En términos de incertidumbre, los costes son evidentes; y ya se han empezado a pagar (prima de riesgo, rating…). Los inversores moderarán y pospondrán sus inversiones ante una situación política de incertidumbre, y exigirán primas de riesgo más elevadas a medida en que aquella aumente. No obstante, el alcance vendrá determinado por la existencia o no de una negociación trilateral entre Cataluña, el Estado español y la Unión Europea. De no producirse esta negociación a tres partes en un tono sosegado y constructivo, reduciéndose al mínimo la incertidumbre del proceso político, Cataluña quedaría fuera de la Unión. Y esto, a todas luces, provocaría una situación muy compleja para ella tanto en términos financieros como en términos económicos.
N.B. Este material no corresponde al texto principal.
// k580vm80a
module k580vm80a
(
   input         pin_clk,        
   input         pin_f1,         
   input         pin_f2,         
   input         pin_reset,      
   output [15:0] pin_a,          
   output  [7:0] pin_dout,       
   input   [7:0] pin_din,        
   output        pin_aena,       
   output        pin_dena,       
   input         pin_hold,      
   output        pin_hlda,      
   input         pin_ready,     
   output        pin_wait,      
   input         pin_int,       
   output        pin_inte,      
   output        pin_sync,      
   output        pin_dbin,      
   output        pin_wr_n
);
clock: 4.55 ns
lec_check: 0
abc_area: 1
cap_margin: 20
core_margin: 2
core_utilization: 31
max_routing_layer: met4
slew_margin: 40
run.sh (not shown) runs the stock make flow with config.mk's settings and CLKGATE_MAP_FILE=.
Rerun with:
Settings changed: CORE_UTILIZATION 31 to 66, MAX_ROUTING_LAYER met4 to unset, SLEW_MARGIN 40 to 20.
Clock period 4.55 ns to 3.6 ns, I/O delays scaled along.
=>
- This time the run reached the layout checks and failed them: negative setup slack
- clock power rises by 34%
- sequential share of layout area goes down by 4.6 points
- core utilization came out higher by 51 points
- clock skew shrinks by 5.0 ps
Rerun with:
Settings changed: CORE_ASPECT_RATIO set to 0.92, CORE_UTILIZATION 66 to 68, CTS_CLUSTER_SIZE set to 29, SETUP_SLACK_MARGIN set to -0.27.
=> The changed run completed, yet does not pass: negative setup slack; first-iteration DRC count falls by 5.8%; sequential share of layout area went up by 1.7 points; worst hold slack is worse by 9.1 ps; final area went down by 3.8%.

========
v32:
Starting RTL as in the previous note.
make LEC_CHECK=0 CAP_MARGIN=35 CELL_PAD_IN_SITES_DETAIL_PLACEMENT=0 CELL_PAD_IN_SITES_GLOBAL_PLACEMENT=3 CORE_MARGIN=9 CORE_UTILIZATION=25 CTS_CLUSTER_DIAMETER=40 GPL_ROUTABILITY_DRIVEN=1 GPL_TIMING_DRIVEN=1 MAX_ROUTING_LAYER=met5 PLACE_DENSITY_LB_ADDON=0.21 SETUP_SLACK_MARGIN=0.52 SLEW_MARGIN=10 TNS_END_PERCENT=15 finish   # period 5.18 ns
Looking at the reports, v32 completed the entire flow and the layout it produced met the timing, design-rule and antenna checks.
Here is what was changed in the inputs of v4 compared with v32.
Settings: an added CTS_CLUSTER_SIZE of 11; a change of SETUP_SLACK_MARGIN from 0.52 to 0.71; a change of GPL_ROUTABILITY_DRIVEN from 1 to 0; an added ABC_AREA of 1; a change of SLEW_MARGIN from 10 to 20.
Results
Changes observed in v4 relative to v32: total power fell 2.9%, sum of routed wire length over all layers lost 9300 µm, synthesized cell count went up, fmax increased 19 MHz, number of post-CTS setup repair buffers went up by 19.
diff inputs: v4 => v25
Settings: clearing GPL_ROUTABILITY_DRIVEN, which used to be 0; clearing CELL_PAD_IN_SITES_GLOBAL_PLACEMENT, which used to be 3; clearing CTS_CLUSTER_SIZE, which used to be 11; swapping 9 for 2 in CORE_MARGIN; clearing MAX_ROUTING_LAYER, which used to be met5; swapping 35 for 20 in CAP_MARGIN; clearing GPL_TIMING_DRIVEN, which used to be 1; clearing CTS_CLUSTER_DIAMETER, which used to be 40; clearing SETUP_SLACK_MARGIN, which used to be 0.71; clearing TNS_END_PERCENT, which used to be 15; swapping 25 for 17 in CORE_UTILIZATION; clearing CELL_PAD_IN_SITES_DETAIL_PLACEMENT, which used to be 0; clearing ABC_AREA, which used to be 1; clearing PLACE_DENSITY_LB_ADDON, which used to be 0.21; swapping 5.18 for 6.48 in the clock period (ns, I/O delays scaled along).
Notes after the runs:
When v25 is measured against v4, its final core area utilization turns out 12 points lower.
The area added between synthesis and finish reported for v25 is smaller than that of v4 by 8.2 points.
The cell area of v4 and that of v25 are within noise of each other.
v25 vs v4: mean cell area of the mapped netlist up in v25
The number of cells in the design after placement reported for v25 is greater than that of v4 by 292.
Vertical extent of the die grows by more than 10% when moving from v4 to v25.
Largest voltage drop on the vdd net delta (v25 − v4): favourable
Note that the internal power recorded for v4 amounts to 1.6 times the value seen in v25.
| global-route wire length before repair | higher: v25 |
Setup of try-umber:
## top
module top(
    input logic clk,         
    input logic rst,         
    output logic RGB_R,      
    output logic RGB_G,      
    output logic RGB_B       
);
Size: about 2,800 cells after synthesis, ~5 I/O pins, about 20,000 µm² of cells after synthesis.
==> flow/config.mk <==
export PLATFORM = sky130hd
export DESIGN_NAME = top
export DESIGN_NICKNAME = top
export VERILOG_FILES = /design/flow/design.v
export SDC_FILE = /design/flow/constraint.sdc
export NUM_CORES = 4
export LEC_CHECK = 0
export ABC_AREA = 1
export CAP_MARGIN = 0
export CELL_PAD_IN_SITES_DETAIL_PLACEMENT = 0
export CORE_ASPECT_RATIO = 0.5
export CORE_MARGIN = 2
export CORE_UTILIZATION = 59
export CTS_CLUSTER_DIAMETER = 188
export CTS_CLUSTER_SIZE = 91
export GPL_TIMING_DRIVEN = 0
export MAX_ROUTING_LAYER = met5
export MIN_ROUTING_LAYER = met1
export PLACE_DENSITY = 0.35
export SLEW_MARGIN = 0
export TNS_END_PERCENT = 10
==> flow/constraint.sdc <==
create_clock -name core_clock -period 10.2 [get_ports {clk}]
set_input_delay 2.0400 -clock core_clock [delete_from_list [all_inputs] [get_ports {clk}]]
set_output_delay 2.0400 -clock core_clock [all_outputs]
set_load 0.01 [all_outputs]
run.sh (not shown) runs the stock make flow with config.mk's settings and CLKGATE_MAP_FILE=.
In try-umber the implementation ran to completion but is not tape-out ready, as the final checks report setup timing.
`design/flow/config.mk`:
```
export PLATFORM = sky130hd
export DESIGN_NAME = synchro
export DESIGN_NICKNAME = synchro
export VERILOG_FILES = /design/flow/design.v
export SDC_FILE = /design/flow/constraint.sdc
export NUM_CORES = 4
export LEC_CHECK = 0
export CAP_MARGIN = 20
export CORE_MARGIN = 2
export CORE_UTILIZATION = 40
export SLEW_MARGIN = 20
```
`design/flow/constraint.sdc`:
```
create_clock -name core_clock -period 12.5 [get_ports {i_clk}]
set_input_delay 2.5000 -clock core_clock [delete_from_list [all_inputs] [get_ports {i_clk}]]
set_output_delay 2.5000 -clock core_clock [all_outputs]
set_load 0.01 [all_outputs]
```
La incertidumbre se traslada antes a los mercados financieros que al tejido productivo, y Cataluña podría quedar expuesta a la fuga de capitales, a la deslocalización de las sedes centrales de las entidades bancarias y de su industria, a problemas de liquidez y de financiación, así como a un potencial corralito de depósitos.
La salida de la UE de Cataluña, además, tendría un efecto demoledor sobre su tejido productivo, muy dependiente del mercado español desde el siglo XIX. El incremento de las barreras de acceso de los productos catalanes a un mercado de unos cuarenta millones de consumidores provocaría irremediablemente el cierre de empresas, acumulando estas los problemas de mercado a los problemas de financiación ya enunciados. El tejido productivo catalán se vería severamente afectado por el proceso, teniendo que buscar nuevas salidas para sus productos.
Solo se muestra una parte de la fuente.